El 94, el año en el que Cobain se abrió la cabeza con un tiro de escopeta, fui al concierto de Hermética con un amigo que unos años más tarde murió en un accidente de moto. Los trajo el productor del programa de radio FM Rock, un rufián que tenía una extendida fama de embustero. Circulaban flayers denunciando las estafas cometidas a un montón de bandas, lo que hacía pensar que el recital nunca se realizaría, pero en contra de todo pronóstico sucedió en septiembre, en un local pequeño que quedaba a unas cuadras de mi casa y que se solía alquilar para fiestas de quince años. Hermética tocó ante un público de 200 personas luego de haber llenado un año atrás el estadio de Obras con 5.000 espectadores, y de convertirse poco a poco en una leyenda viviente de la música underground. Recuerdo que Iorio estaba ido de coca, cubierto de sudor, y que cuando intentaba cantar la primera parte de “Del camionero” la corriente le quemaba la boca y lo ponía histérico. Puteaba y agarraba a patadas al micrófono bajo la mirada sorprendida y avergonzada de sus compañeros. Pudo haber muerto entonces, pero el loco tuvo suerte y zafó.

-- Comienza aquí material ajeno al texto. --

Background: an optimization exercise with open tools, aiming at small area, a short achievable clock period and few clock cycles per item. Do not read the settings as production practice.
No activity file was given, so power comes from the tool's default toggle rates.

==> inputs of run C <==
==> flow/design.v <==
module pdcch_top #(parameter
  TOP_CONFIG_BIT_WIDTH=110,
  CONT_CONFIG_BIT_WIDTH=105,
  OP_DATA_WIDTH=8,
  FIFO_DEPTH=16,
  PTR_SIZE=$clog2(FIFO_DEPTH)
)(
  input                             clk,
  input                             reset,
  input  [TOP_CONFIG_BIT_WIDTH-1:0] s_axis_top_config_data,
  input                             s_axis_top_config_valid,
  output                            s_axis_top_config_ready,
  output [OP_DATA_WIDTH-1:0]        m_axis_top_data,
  output                            m_axis_top_valid,
  input                             m_axis_top_ready
);
  localparam [30:0] X1C = 31'h5e485840;   
  localparam [30:0] R0  = 31'h0099110e;   
  localparam [30:0] R1  = 31'h0132221c;   
  wire [109:0] din  = s_axis_top_config_data;
  wire         vin  = s_axis_top_config_valid;
  wire         mrdy = m_axis_top_ready;
  wire [8:0]  bwpsize  = din[109:101];
  wire [11:0] bwpstart = din[100:89];
  wire        c1       = (din[88:87] == 2'd1);
  wire [6:0]  slot     = din[86:80];
  wire [15:0] nid      = din[79:64];
  wire [3:0]  sym      = din[63:60];
  wire [12:0] doff     = din[57:45];
  function automatic [30:0] a1_2(input [30:0] s);
    a1_2 = {s[4]^s[1], s[3]^s[0], s[30:2]};
  endfunction
  function automatic [30:0] a2_2(input [30:0] s);
    a2_2 = {s[4]^s[3]^s[2]^s[1], s[3]^s[2]^s[1]^s[0], s[30:2]};
  endfunction
  function automatic [30:0] a1_16(input [30:0] s);
    integer m;
    reg [15:0] e;
    begin
      for (m = 0; m < 16; m = m + 1) e[m] = s[m] ^ s[m+3];
      a1_16 = {e, s[30:16]};
    end
  endfunction
  function automatic [30:0] a2_16(input [30:0] s);
    integer m;
    reg [15:0] e;
    begin
      for (m = 0; m < 16; m = m + 1) e[m] = s[m] ^ s[m+1] ^ s[m+2] ^ s[m+3];
      a2_16 = {e, s[30:16]};
    end
  endfunction
  localparam [2:0] WAIT=3'd0, MUL=3'd1, SKIP=3'd2, ACC=3'd3, EMIT=3'd4;
  reg [2:0]  ph;
  reg [30:0] x1, u;
  reg [13:0] acc;
  reg [12:0] sk;
  reg        fast, skz;             
  reg [16:0] cnt;
  reg        last;                  
  reg [3:0]  j;
  reg [1:0]  pst;
  reg        pcur;
  reg [1:0]  od, td;                
  reg        ov, tv;
  reg        rdy;
  wire p_ok     = (pst == 2'd3);
  wire gen      = ((ph == EMIT) || (ph == ACC && !cnt[16])) && !tv;
  wire load     = p_ok && ((ph == WAIT) || (ph == EMIT && !tv && last));
  wire [1:0] item = {x1[1] ^ (^(u & R1)), x1[0] ^ (^(u & R0))};
  wire cnt_hi0  = (cnt[16:4] == 13'd0);
  wire cnt_is1  = cnt_hi0 && (cnt[3:0] == 4'd1);
  wire cnt_is8  = cnt_hi0 && (cnt[3:0] == 4'd8);
  wire [16:0] cnt_dec = cnt - ((ph == SKIP && fast) ? 17'd8 : 17'd1);
  wire sk_is1   = (sk == 13'd1);
  wire sk_is8   = (sk == 13'd8);
  wire [12:0] sk_dec = fast ? sk - 13'd8 : sk - 13'd1;
  wire [10:0] a_val = {sk[10:4], 4'b0} - {3'b0, sk[10:4], 1'b0} + {7'b0, sk[3:0]} + 11'd1;
  wire [13:0] b_vec = {nid[12:0], 1'b1};    
  wire        bj    = b_vec[j];
  wire [13:0] acc_add = {acc[12:0], 1'b0} + {1'b0, sk};
  wire [11:0] six_b = {sk[8:0], 2'b00} + {1'b0, sk[8:0], 1'b0};   
  reg [12:0] sk_n;
  reg        sk_w;
  always @(*) begin
    sk_w = 1'b0;
    sk_n = sk;
    if (!pcur) begin
      if (vin) begin sk_w = 1'b1; sk_n = {2'b00, slot, sym}; end
    end else if (pst == 2'd1) begin
      sk_w = 1'b1; sk_n = {2'b00, a_val};
    end else if (pst == 2'd2 && j == 4'd0) begin
      sk_w = 1'b1; sk_n = {4'd0, bwpsize};
    end
    if (load) begin
      sk_w = 1'b1; sk_n = c1 ? {1'b0, bwpstart} : doff;
    end else if (ph == MUL) begin
      sk_w = 1'b1; sk_n = skz ? doff : sk - 13'd1;
    end else if (ph == SKIP && !skz) begin
      sk_w = 1'b1; sk_n = sk_dec;
    end
  end
  always @(posedge clk) begin
    if (sk_w) begin
      sk   <= sk_n;
      fast <= |sk_n[12:3];
      skz  <= (sk_n == 13'd0);
    end
  end
  always @(posedge clk) begin
    if (reset) begin
      ph   <= WAIT;
      pst  <= 2'd0;
      pcur <= 1'b0;
      ov   <= 1'b0;
      tv   <= 1'b0;
      rdy  <= 1'b0;
    end else begin
      rdy <= 1'b0;
      if (tv) begin
        if (mrdy) begin
          od <= td;
          tv <= 1'b0;
        end
      end else if (gen) begin
        if (!ov || mrdy) begin
          od <= item;
          ov <= 1'b1;
        end else begin
          td <= item;
          tv <= 1'b1;
        end
      end else if (mrdy)
        ov <= 1'b0;
      if (!pcur) begin
        if (vin) begin
          acc  <= 14'd0;
          pst  <= 2'd1;
          pcur <= 1'b1;
        end
      end else if (pst == 2'd1) begin
        j   <= 4'd13;
        pst <= 2'd2;
      end else if (pst == 2'd2) begin
        acc <= bj ? acc_add : {acc[12:0], 1'b0};
        j   <= j - 4'd1;
        if (j == 4'd0) pst <= 2'd3;
      end
      if (load) begin
        u  <= {acc, nid, 1'b0};
        x1 <= c1 ? {X1C[30:12], six_b} : X1C;
        if (c1) begin
          cnt  <= 17'd0;
          last <= 1'b1;
          ph   <= MUL;
        end else begin
          cnt  <= {5'd0, six_b};
          last <= (sk[8:0] == 9'd0);
          if (doff == 13'd0) begin
            ph  <= ACC;
            rdy <= 1'b1;
          end else
            ph <= SKIP;
        end
      end else begin
        case (ph)
          MUL: begin
            if (!skz)
              cnt[15:0] <= cnt[15:0] + {4'd0, x1[11:0]};
            else begin
              x1   <= X1C;
              last <= (cnt == 17'd0);
              ph   <= SKIP;
            end
          end
          SKIP: begin
            if (skz) begin
              ph  <= ACC;
              rdy <= 1'b1;
            end else begin
              if (fast) begin
                x1 <= a1_16(x1);
                u  <= a2_16(u);
              end else begin
                x1 <= a1_2(x1);
                u  <= a2_2(u);
              end
              cnt  <= cnt_dec;
              last <= fast ? cnt_is8 : cnt_is1;
              if (fast ? sk_is8 : sk_is1) begin
                ph  <= ACC;
                rdy <= 1'b1;
              end
            end
          end
          ACC, EMIT: begin
            if (ph == ACC) begin
              pcur <= 1'b0;
              pst  <= 2'd0;
            end
            if (ph == ACC && cnt[16])
              ph <= WAIT;
            else if (gen) begin
              x1   <= a1_2(x1);
              u    <= a2_2(u);
              cnt  <= cnt_dec;
              last <= cnt_is1;
              ph   <= last ? WAIT : EMIT;
            end else
              ph <= EMIT;
          end
          default: ;
        endcase
      end
    end
  end
  assign s_axis_top_config_ready = rdy;
  assign m_axis_top_valid = ov;
  assign m_axis_top_data  = {6'b000000, od};
endmodule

La magia de Hermética se debió al cruce de las obsesiones de Iorio con la rara voz de Claudio O´Connor, que raspaba desde adentro y arrasaba con todo a su paso, corría como fuego en la paja seca. A esa mezcla hay que sumarle la violencia de la guitarra de Antonio Romano. Ese mismo año, meses después del recital en Santa Cruz, Iorio disolvió a la banda. Polémico y sectario, siempre acelerado en su cabeza, difícil y paranoico, creyó que sus compañeros lo habían traicionado y puso fin a un proyecto iniciado en el 87 que empezaba a constituirse en la voz de una generación.

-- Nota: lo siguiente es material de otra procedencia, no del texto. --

This is an optimization exercise on Yosys and OpenROAD, whose aim is small area and a short achievable clock period, not a production implementation. RTL that was checked went through simulation tests only; none was proved equivalent to the original.

## montgomery_kyber
module montgomery_kyber(clk, a, b, out);
input clk;
input [11:0] a, b;
output [11:0] out;
wire n0;
k_nand2 un0 (.a(a[0]), .b(b[0]), .y(n0));
wire n1;
k_nand2 un1 (.a(a[0]), .b(b[1]), .y(n1));
wire n2;
k_nand2 un2 (.a(a[0]), .b(b[2]), .y(n2));
wire n3;
k_nand2 un3 (.a(a[0]), .b(b[3]), .y(n3));
wire n4;
k_nand2 un4 (.a(a[0]), .b(b[4]), .y(n4));
wire n5;
k_nand2 un5 (.a(a[0]), .b(b[5]), .y(n5));
wire n6;
k_nand2 un6 (.a(a[0]), .b(b[6]), .y(n6));
wire n7;
k_nand2 un7 (.a(a[0]), .b(b[7]), .y(n7));
wire n8;
k_nand2 un8 (.a(a[0]), .b(b[8]), .y(n8));
wire n9;
k_nand2 un9 (.a(a[0]), .b(b[9]), .y(n9));
wire n10;
k_nand2 un10 (.a(a[0]), .b(b[10]), .y(n10));
wire n11;
k_nand2 un11 (.a(a[0]), .b(b[11]), .y(n11));
wire n12;
k_nand2 un12 (.a(a[1]), .b(b[0]), .y(n12));
wire n13;
k_nand2 un13 (.a(a[1]), .b(b[1]), .y(n13));
wire n14;
k_nand2 un14 (.a(a[1]), .b(b[2]), .y(n14));
wire n15;
k_nand2 un15 (.a(a[1]), .b(b[3]), .y(n15));
wire n16;
  ...
Size: roughly 650 cells after synthesis, about 5800 um2 of cells after synthesis.
==> flow/config.mk <==
export PLATFORM = sky130hd
export DESIGN_NAME = montgomery_kyber
export DESIGN_NICKNAME = montgomery_kyber
export VERILOG_FILES = /design/flow/design.v
export SDC_FILE = /design/flow/constraint.sdc
export NUM_CORES = 4
export LEC_CHECK = 0
export CAP_MARGIN = 20
export CORE_MARGIN = 2
export CORE_UTILIZATION = 40
export SETUP_SLACK_MARGIN = 5
export SLEW_MARGIN = 20
export SYNTH_HIERARCHICAL = 1
export SYNTH_MINIMUM_KEEP_SIZE = 0
==> flow/constraint.sdc <==
create_clock -name core_clock -period 12.0 [get_ports {clk}]
set_input_delay 2.4000 -clock core_clock [delete_from_list [all_inputs] [get_ports {clk}]]
set_output_delay 2.4000 -clock core_clock [all_outputs]
set_load 0.01 [all_outputs]
standard.sh (not shown) runs the stock make flow with config.mk's settings and CLKGATE_MAP_FILE= SYNTH_SCRIPT=/design/flow/synth_recipe.tcl, a recipe that flattens the netlist after the stock synthesis.
==> flow/flow/run.sh <==
#!/bin/bash
set -euo pipefail
MARGIN=${MARGIN:-5.5}
BUF=${BUF:-sky130_fd_sc_hd__buf_1}
RECOVER=${RECOVER:-0}
bash standard.sh "SETUP_SLACK_MARGIN=$MARGIN" \
  "BUFFER_PORTS_ARGS=-buffer_cell $BUF" "RECOVER_POWER=$RECOVER" finish > flow_make.log 2>&1
The first run finished with timing, DRC and antenna clean.
Edit:
CTS_BUF_LIST = sky130_fd_sc_hd__clkbuf_2 sky130_fd_sc_hd__clkbuf_4   (was unset)
Result:
- routed wire length rose by 0.39%
- synthesized area is unchanged
- global-route usage fell by 0.13 points
- synthesized cell count does not change
- worst setup slack got worse by 0.031 ns
- clock-buffer cell count is unchanged
- maximum frequency fell by 0.49%
- non-clock buffer count rose by 7
- hold slack got worse by 0.051 ns
No functional check of the RTL was part of any run of this note.


== P ==
Another version of the RTL of montgomery_kyber (not shown whole).
Size in the first run: about 700 cells after synthesis, ~24 flip-flops, about 37 I/O pins, about 6200 um2 of cells after synthesis.
export LEC_CHECK = 0
export CAP_MARGIN = 20
export CORE_MARGIN = 2
export CORE_UTILIZATION = 65
export SETUP_SLACK_MARGIN = 5
export SLEW_MARGIN = 20
export SYNTH_HIERARCHICAL = 1
export SYNTH_MINIMUM_KEEP_SIZE = 0
create_clock -name core_clock -period 12.0 [get_ports {clk}]
run.sh (not shown) runs the stock make flow with config.mk's settings and CLKGATE_MAP_FILE= SYNTH_SCRIPT=/design/flow/synth_recipe.tcl, a recipe that flattens the netlist after the stock synthesis.
Stock flow here: none of the scripts above is used.
Setup changes, P to Q
Settings: swapping 65 for 40 in CORE_UTILIZATION.
--- outcome ---
- Compared Q vs P, and overall die height is up in Q.
- P ended up with fewer cell instances than Q did.
- Delta (Q minus P): delay of the slowest critical-path stage decreased 60 ps; instance count on the critical path now sits higher; flip-flop and latch count after synthesis ~0 delta.
- Going from P to Q, final worst slack climbed 56 ps; period utilization dropped 0.46 points.
Function was not checked in any run of this note: the RTL went through the layout flow alone.


montgomery_kyber, a different RTL version from the one above (not shown whole).
For scale: ~680 cells after synthesis, ~25 flip-flops, roughly 37 I/O pins, about 5900 µm² of cells after synthesis.
Settings: LEC_CHECK=0, CAP_MARGIN=20, CORE_MARGIN=2, CORE_UTILIZATION=40, CTS_BUF_LIST=sky130_fd_sc_hd__clkbuf_4 sky130_fd_sc_hd__clkbuf_8, SETUP_SLACK_MARGIN=5, SLEW_MARGIN=20, SYNTH_HIERARCHICAL=1, SYNTH_MINIMUM_KEEP_SIZE=0; clock period 12.0 ns.
standard.sh (not shown) runs the stock make flow with config.mk's settings and CLKGATE_MAP_FILE= SYNTH_SCRIPT=/design/flow/synth_recipe.tcl, a recipe that flattens the netlist after the stock synthesis.
Scripts as last shown in full above: flow/flow/run.sh
The starting point passed the timing, design-rule and antenna checks.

En 2010 Iorio fue tapa de la Rolling Stone luego de una década de silencio, luego de pasar por uno de los periodos más críticos de su vida. En 2001 se le acusó de antisemita estuvo a punto de comparecer en un jurado porque soltó el disparate de que los judíos no deberían cantar el himno argentino. Cuatro años más tarde su mujer se suicidó por razones que aún no son claras. En esa entrevista, cuando fue tapa de la emblemática revista rockera, apareció envejecido, ermitaño, excéntrico, como si su cuerpo padeciera descargas continuas de electricidad. Dueño de una honestidad que conmueve y molesta al mismo tiempo, dijo esto: “Mirá, pueden haber millones de personas viviendo a mi lado o yo estar solo, pero la paz está en uno. Yo vivo acá en el medio de la nada y no tengo paz, no tengo ninguna puta paz”. Era hijo de un verdulero. Vendía papas en el Abasto y buena parte de su vida la pasó entre locos y gente humilde. De ahí salieron esas canciones de proletario alucinado que eran el motor de nuestra adolescencia, cuando ningún amigo había muerto o enfermado del hígado, y pasábamos las tardes lejos de casa, soñando otro tipo de refugios.